CHEYENNE, Wyo. (Wyoming News Now) -- From the ranches of Wyoming to the State Capitol, Federal Communications Chairman Ajit Pai continued his tour around the Cowboy State. The Chairman hopes to connect more of Wyoming through broadband.
“We really appreciate getting your insight on some of the issues that are really important to us, namely, closing that digital divide,” Chairman Pai said to a room full of people affected by broadband and the rural nature of Wyoming.
Governor Mark Gordon invited other state officials to come to the table to discuss the need for more broadband in Wyoming. “To me the biggest initiative is the Rural Digital Opportunity Fund. It’s going to be a $20 billion fund. It’s the biggest initiative the FCC has ever tackled to close that digital divide, “Chairman Paid said. He said the Rural Digital Opportunity Fund will target people who don’t have any broadband access before moving on to those who have limited access. He said, “I’ve had the opportunity to see some of these communities that are very sparsely populated. It might be mountainous, the weather might be horrible, it’s just really hard to bring broadband there. The FCC wants to make sure that those communities aren’t left out of the digital revolution.”
Beyond uses in farming and ranching, hospitals and medical workers are hoping to use broadband for things like telehealth. Chairman Pai said it’s hard for rural hospitals to find doctors that want to be in a rural area. He said that leaves people with no care or driving for hours to get the care they need. “That’s not good enough to me,” said Chairman Pai. “We want to leverage the power of technology to help people live healthier, longer lives.” He said there is already a rural healthcare program that helps with connecting those hospitals and the FCC is looking at another pilot program to improve telehealth in the future.
Chairman Pai said one initiative he said the FCC is currently working on is making the unused signal in-between television stations, the white space, available for companies to develop. He said it will work essentially as wifi. He said the FCC has been working with broadcasters to make sure there won’t be interference with the channels already existing.

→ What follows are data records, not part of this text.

[src/rtl/hanzi_code_loader_if.sv]
// Byte stream from the UART receiver.
// Handshake: rx_valid is a one-cycle strobe per byte and rx_data is only
// meaningful while rx_valid is high. There is no ready: the receiver cannot
// be stalled, so the slave must accept a byte on every cycle, back to back.
interface hanzi_code_loader_if;
    logic [7:0] rx_data;
    logic       rx_valid;

    modport master (output rx_data, output rx_valid);
    modport slave  (input  rx_data, input  rx_valid);
endinterface

[src/rtl/hanzi_code_loader_gb_to_index.sv]
// GB2312 byte pair to linear font-ROM index: (hi-A1)*94 + (lo-A1).
// Purely combinational; the caller guarantees hi is a legal high byte.
module gb_to_index
    import hanzi_pkg::*;
(
    input  logic [7:0]             hi,
    input  logic [7:0]             lo,
    output logic [ROM_INDEX_W-1:0] index,
    output logic                   lo_ok
);

    logic [7:0]             hi_off;
    logic [7:0]             lo_off;
    logic [ROM_INDEX_W-1:0] hi_ext;
    logic [ROM_INDEX_W-1:0] row_base;

    // Row offset times 94 as shift-add (64+16+8+4+2); max 8084 fits 14 bits.
    always_comb begin
        hi_off   = hi - GB_HI_MIN;
        lo_off   = lo - GB_LO_MIN;
        hi_ext   = {6'b0, hi_off};
        row_base = (hi_ext << 6) + (hi_ext << 4) + (hi_ext << 3)
                 + (hi_ext << 2) + (hi_ext << 1);
        index    = row_base + {6'b0, lo_off};
        lo_ok    = (lo >= GB_LO_MIN) && (lo <= GB_LO_MAX);
    end

endmodule
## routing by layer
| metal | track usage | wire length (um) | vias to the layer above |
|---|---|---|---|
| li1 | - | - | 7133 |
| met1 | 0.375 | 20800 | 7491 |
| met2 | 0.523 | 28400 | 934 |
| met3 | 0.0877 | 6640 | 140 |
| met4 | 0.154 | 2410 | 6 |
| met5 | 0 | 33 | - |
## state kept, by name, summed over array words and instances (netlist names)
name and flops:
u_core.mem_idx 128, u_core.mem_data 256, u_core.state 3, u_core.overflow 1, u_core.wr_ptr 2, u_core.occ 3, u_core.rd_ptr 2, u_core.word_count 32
[src/rtl/store_buffer.sv]
// store_buffer: a circular FIFO of pending stores that sits between the Memory
// stage and the data memory.
//  - Stores are enqueued when MemWriteM=1 and StallM=0.
//  - The buffer drains in acceptance order through a BufWe/BufAck handshake.
//  - Load/store address matching uses only the word address bits [31:2].
// Optional feature macro: STORE_BUF_FWD_EN.
//  - Defined: a load that hits a buffered store takes the data of the youngest
//    matching entry through FwdHitM/FwdDataM.
//  - Undefined (default): such a load raises StallM until the matching entries
//    have drained.
// BufWe/BufAdr/BufWd are registered. They show a preview of the head entry as
// it will be after the coming edge.
module store_buffer #(
    parameter int DEPTH = 4
) (
    input  logic                   clk,
    input  logic                   reset,
    input  logic                   MemWriteM,
    input  logic                   MemReadM,
    input  logic [31:0]            DataAdrM,
    input  logic [31:0]            WriteDataM,
    output logic                   StallM,
    output logic                   FwdHitM,
    output logic [31:0]            FwdDataM,
    output logic                   BufWe,
    output logic [31:0]            BufAdr,
    output logic [31:0]            BufWd,
    input  logic                   BufAck,
    output logic [$clog2(DEPTH):0] Count
);

    localparam int PTR_W = $clog2(DEPTH);
    localparam int CNT_W = PTR_W + 1;

    logic [PTR_W-1:0] head_ptr_r;
    logic [PTR_W-1:0] tail_ptr_r;
    logic [CNT_W-1:0] count_r;
    logic [31:0]      adr_mem_r  [DEPTH];
    logic [31:0]      data_mem_r [DEPTH];
    logic             buf_we_r;
    logic [31:0]      buf_adr_r;
    logic [31:0]      buf_wd_r;

    logic [PTR_W-1:0] head_next_s;
    logic [PTR_W-1:0] tail_next_s;
    logic [CNT_W-1:0] count_next_s;
    logic             buf_we_next_s;
    logic [31:0]      buf_adr_next_s;
    logic [31:0]      buf_wd_next_s;
    logic             empty_s;
    logic             full_s;
    logic             load_s;
    logic             enq_s;
    logic             pop_s;
    logic             store_stall_s;
    logic             load_stall_s;
    logic             match_s;
    logic             entry_hit_s;
    logic [31:0]      match_data_s;
    logic [PTR_W-1:0] fwd_idx_s;

    // Occupancy flags and the store/pop handshake qualifiers.
    always_comb begin
        empty_s       = (count_r == {CNT_W{1'b0}});
        full_s        = (count_r == CNT_W'(DEPTH));
        load_s        = MemReadM & ~MemWriteM;
        store_stall_s = MemWriteM & full_s;
        pop_s         = ~empty_s & BufAck;
    end

    // Scan the entries from oldest to youngest. A later hit overrides an
    // earlier one, so the youngest matching word address wins.
    always_comb begin
        match_s      = 1'b0;
        match_data_s = 32'h0000_0000;
        entry_hit_s  = 1'b0;
        fwd_idx_s    = head_ptr_r;
        for (int i = 0; i < DEPTH; i++) begin
            fwd_idx_s    = head_ptr_r + PTR_W'(i);
            entry_hit_s  = (CNT_W'(i) < count_r) &&
                           (adr_mem_r[fwd_idx_s][31:2] == DataAdrM[31:2]);
            match_s      = match_s | entry_hit_s;
            match_data_s = entry_hit_s ? data_mem_r[fwd_idx_s] : match_data_s;
        end
    end

    // Load hazard: either forward the youngest match or stall until it drains.
    always_comb begin
`ifdef STORE_BUF_FWD_EN
        load_stall_s = 1'b0;
        if (load_s && match_s) begin
            FwdHitM  = 1'b1;
            FwdDataM = match_data_s;
        end else begin
            FwdHitM  = 1'b0;
            FwdDataM = 32'h0000_0000;
        end
`else
        FwdHitM      = 1'b0;
        FwdDataM     = 32'h0000_0000;
        load_stall_s = load_s & match_s;
`endif
    end

    // Stall and enqueue decision. A pop on the same edge does not free a slot
    // for a store that arrives while the buffer is full.
    always_comb begin
        StallM = store_stall_s | load_stall_s;
        enq_s  = MemWriteM & ~StallM;
    end

    // Next pointer and occupancy values. Pointers wrap naturally because DEPTH
    // is a power of two.
    always_comb begin
        if (pop_s) begin
            head_next_s = head_ptr_r + PTR_W'(1);
        end else begin
            head_next_s = head_ptr_r;
        end
        if (enq_s) begin
            tail_next_s = tail_ptr_r + PTR_W'(1);
        end else begin
            tail_next_s = tail_ptr_r;
        end
        case ({enq_s, pop_s})
            2'b10:   count_next_s = count_r + CNT_W'(1);
            2'b01:   count_next_s = count_r - CNT_W'(1);
            default: count_next_s = count_r;
        endcase
    end

    // Preview of the head entry after this edge, for the registered memory
    // port. The incoming store becomes the head when the buffer is empty, or
    // when its only entry pops on the same edge.
    always_comb begin
        buf_we_next_s = (count_next_s != {CNT_W{1'b0}});
        if (!buf_we_next_s) begin
            buf_adr_next_s = 32'h0000_0000;
            buf_wd_next_s  = 32'h0000_0000;
        end else if (empty_s || (pop_s && (count_r == CNT_W'(1)))) begin
            buf_adr_next_s = DataAdrM;
            buf_wd_next_s  = WriteDataM;
        end else begin
            buf_adr_next_s = adr_mem_r[head_next_s];
            buf_wd_next_s  = data_mem_r[head_next_s];
        end
    end

    // Pointer, count and memory-port state. Reset clears it at once and drops
    // every pending store.
    always_ff @(posedge clk or negedge reset) begin
        if (!reset) begin
            head_ptr_r <= {PTR_W{1'b0}};
            tail_ptr_r <= {PTR_W{1'b0}};
            count_r    <= {CNT_W{1'b0}};
            buf_we_r   <= 1'b0;
            buf_adr_r  <= 32'h0000_0000;
            buf_wd_r   <= 32'h0000_0000;
        end else begin
            head_ptr_r <= head_next_s;
            tail_ptr_r <= tail_next_s;
            count_r    <= count_next_s;
            buf_we_r   <= buf_we_next_s;
            buf_adr_r  <= buf_adr_next_s;
            buf_wd_r   <= buf_wd_next_s;
        end
    end

    // Storage array. The count qualifies every entry, so it needs no reset.
    always_ff @(posedge clk) begin
        if (enq_s) begin
            adr_mem_r[tail_ptr_r]  <= DataAdrM;
            data_mem_r[tail_ptr_r] <= WriteDataM;
        end
    end

    assign BufWe  = buf_we_r;
    assign BufAdr = buf_adr_r;
    assign BufWd  = buf_wd_r;
    assign Count  = count_r;

endmodule
$ cat src/rtl/logic32_serial_pkg.sv
`default_nettype none
// ============================================================================
//  Module      : logic_pkg
//  Description : Shared op encodings, FSM state type and 1-bit op helper for
//                the bit-serial and parallel logic units.
//  Revision    : 1.0 - initial release
// ============================================================================
package logic_pkg;

    localparam logic [1:0] OP_AND = 2'b00;
    localparam logic [1:0] OP_OR  = 2'b01;
    localparam logic [1:0] OP_XOR = 2'b10;
    localparam logic [1:0] OP_NOR = 2'b11;

    typedef enum logic [1:0] {
        S_IDLE = 2'd0,
        S_RUN  = 2'd1,
        S_DONE = 2'd2
    } state_t;

    function automatic logic op_eval(input logic [1:0] op, input logic a, input logic b);
        logic y;
        y = 1'b0;
        case (op)
            OP_AND:  y = a & b;
            OP_OR:   y = a | b;
            OP_XOR:  y = a ^ b;
            OP_NOR:  y = ~(a | b);
            default: y = 1'b0;
        endcase
        return y;
    endfunction

endpackage
`default_nettype wire

$ cat src/rtl/logic32_serial_if.sv
`default_nettype none
// ============================================================================
//  Module      : logic32_serial_if
//  Description : Request/result bundle between a requester and the serial
//                logic unit.
//  Revision    : 1.0 - initial release
// ============================================================================
interface logic32_serial_if #(
    parameter int LENGTH = 32
) ();
    logic              start;
    logic [1:0]        op;
    logic [LENGTH-1:0] X;
    logic [LENGTH-1:0] Y;
    logic              busy;
    logic              done;
    logic [LENGTH-1:0] Z;

    modport master (
        output start, op, X, Y,
        input  busy, done, Z
    );

    modport slave (
        input  start, op, X, Y,
        output busy, done, Z
    );
endinterface
`default_nettype wire

$ cat src/rtl/logic32_serial_bit.sv
`default_nettype none
// ============================================================================
//  Module      : logic_bit
//  Description : Combinational 1-bit evaluator for AND/OR/XOR/NOR.
//  Revision    : 1.0 - initial release
// ============================================================================
module logic_bit
    import logic_pkg::*;
(
    input  wire logic [1:0] op,
    input  wire logic       a,
    input  wire logic       b,
    output logic            y
);

    always_comb begin
        y = op_eval(op, a, b);
    end

endmodule
`default_nettype wire

$ cat src/rtl/logic32_serial.sv
`default_nettype none
// ============================================================================
//  Module      : logic32_serial
//  Description : Bit-serial Z = X op Y, LSB first, one bit per clock, with a
//                start/busy/done handshake and a held result register.
//  Revision    : 1.0 - initial release
// ============================================================================
module logic32_serial
    import logic_pkg::*;
#(
    parameter int LENGTH = 32
) (
    input  wire logic       clk,
    input  wire logic       rst_n,
    logic32_serial_if.slave bus
);

    localparam int            CW     = $clog2(LENGTH);
    localparam logic [CW-1:0] c_last = CW'(LENGTH - 1);

    state_t            r_state;
    state_t            w_next;
    logic [CW-1:0]     r_cnt;
    logic [LENGTH-1:0] r_xs;
    logic [LENGTH-1:0] r_ys;
    logic [LENGTH-1:0] r_acc;
    logic [LENGTH-1:0] r_z;
    logic [1:0]        r_op;
    logic              r_busy;
    logic              r_done;
    logic              w_bit;
    logic              w_last;
    logic [LENGTH-1:0] w_acc_nxt;

    logic_bit u_bit (
        .op (r_op),
        .a  (r_xs[0]),
        .b  (r_ys[0]),
        .y  (w_bit)
    );

    assign w_last    = (r_cnt == c_last);
    assign w_acc_nxt = {w_bit, r_acc[LENGTH-1:1]};

    always_ff @(posedge clk) begin
        if (!rst_n) begin
            r_state <= S_IDLE;
        end else begin
            r_state <= w_next;
        end
    end

    always_comb begin
        w_next = r_state;
        case (r_state)
            S_IDLE:  if (bus.start) w_next = S_RUN;
            S_RUN:   if (w_last)    w_next = S_DONE;
            S_DONE:  w_next = S_IDLE;
            default: w_next = S_IDLE;
        endcase
    end

    // busy/done are decoded from the next state so they come out of flops.
    always_ff @(posedge clk) begin
        if (!rst_n) begin
            r_cnt  <= '0;
            r_xs   <= '0;
            r_ys   <= '0;
            r_acc  <= '0;
            r_z    <= '0;
            r_op   <= OP_AND;
            r_busy <= 1'b0;
            r_done <= 1'b0;
        end else begin
            r_busy <= (w_next != S_IDLE);
            r_done <= (w_next == S_DONE);
            case (r_state)
                S_IDLE: begin
                    if (bus.start) begin
                        r_xs  <= bus.X;
                        r_ys  <= bus.Y;
                        r_op  <= bus.op;
                        r_acc <= '0;
                        r_cnt <= '0;
                    end
                end
                S_RUN: begin
                    r_acc <= w_acc_nxt;
                    r_xs  <= r_xs >> 1;
                    r_ys  <= r_ys >> 1;
                    // Counter parks at the last index rather than wrapping.
                    if (w_last) begin
                        r_z <= w_acc_nxt;
                    end else begin
                        r_cnt <= r_cnt + CW'(1);
                    end
                end
                default: ;
            endcase
        end
    end

    assign bus.busy = r_busy;
    assign bus.done = r_done;
    assign bus.Z    = r_z;

endmodule
`default_nettype wire

$ cat src/flat_wrapper.sv
// flat-port wrapper written by rule: the top's interface ports become plain ports
module logic32_serial_flat import logic_pkg::*;
#(
    parameter int LENGTH = 32
)
  (clk, rst_n, bus_start, bus_op, bus_X, bus_Y, bus_busy, bus_done, bus_Z);
  logic32_serial_if #(.LENGTH(LENGTH)) bus_i ();
  input  wire logic clk;
  input  wire logic rst_n;
  input wire logic [$bits(bus_i.start)-1:0] bus_start;
  input wire logic [$bits(bus_i.op)-1:0] bus_op;
  input wire logic [$bits(bus_i.X)-1:0] bus_X;
  input wire logic [$bits(bus_i.Y)-1:0] bus_Y;
  output wire logic [$bits(bus_i.busy)-1:0] bus_busy;
  output wire logic [$bits(bus_i.done)-1:0] bus_done;
  output wire logic [$bits(bus_i.Z)-1:0] bus_Z;
  assign bus_i.start = bus_start;
  assign bus_i.op = bus_op;
  assign bus_i.X = bus_X;
  assign bus_i.Y = bus_Y;
  assign bus_busy = bus_i.busy;
  assign bus_done = bus_i.done;
  assign bus_Z = bus_i.Z;
  logic32_serial #(.LENGTH(LENGTH)) u_core (.clk(clk), .rst_n(rst_n), .bus(bus_i));
endmodule
**config.mk**
```make
export PLATFORM = sky130hd
export DESIGN_NAME = des_key_schedule
export DESIGN_NICKNAME = d
export VERILOG_FILES = /design/src/rtl/des_key_schedule.sv
export SDC_FILE = /design/constraint.sdc
export NUM_CORES = 1
export LEC_CHECK = 0
export CORE_AREA = 2 2 94 119
export CTS_BUF_LIST = sky130_fd_sc_hd__clkbuf_4
export DETAILED_ROUTE_END_ITERATION = 6
export DIE_AREA = 0 0 96 121
export DONT_BUFFER_PORTS = 1
export MAX_ROUTING_LAYER = met4
export PLACE_DENSITY = 0.87
export SYNTH_ARGS = -nofsm -noshare
export SYNTH_HDL_FRONTEND = slang
export SYNTH_SLANG_ARGS = --single-unit
```
**constraint.sdc**
```tcl
create_clock -name clk -period 2.6 [get_ports clk]
set_input_delay 0.39 -clock clk [delete_from_list [all_inputs] [get_ports clk]]
set_output_delay 0.39 -clock clk [all_outputs]
set_load 0.1 [all_outputs]
```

“We’re hopeful that this is a way to thread the needle,” he said. “This will allow broadcasters to do what they do best and report all of the local news, but also allow some of those white space innovators to get broadband to some of these harder to serve rural communities. It’s not easy getting a win-win, but we think we’ve got one in this case.”
The FCC will be voting on the white space proposal later this month.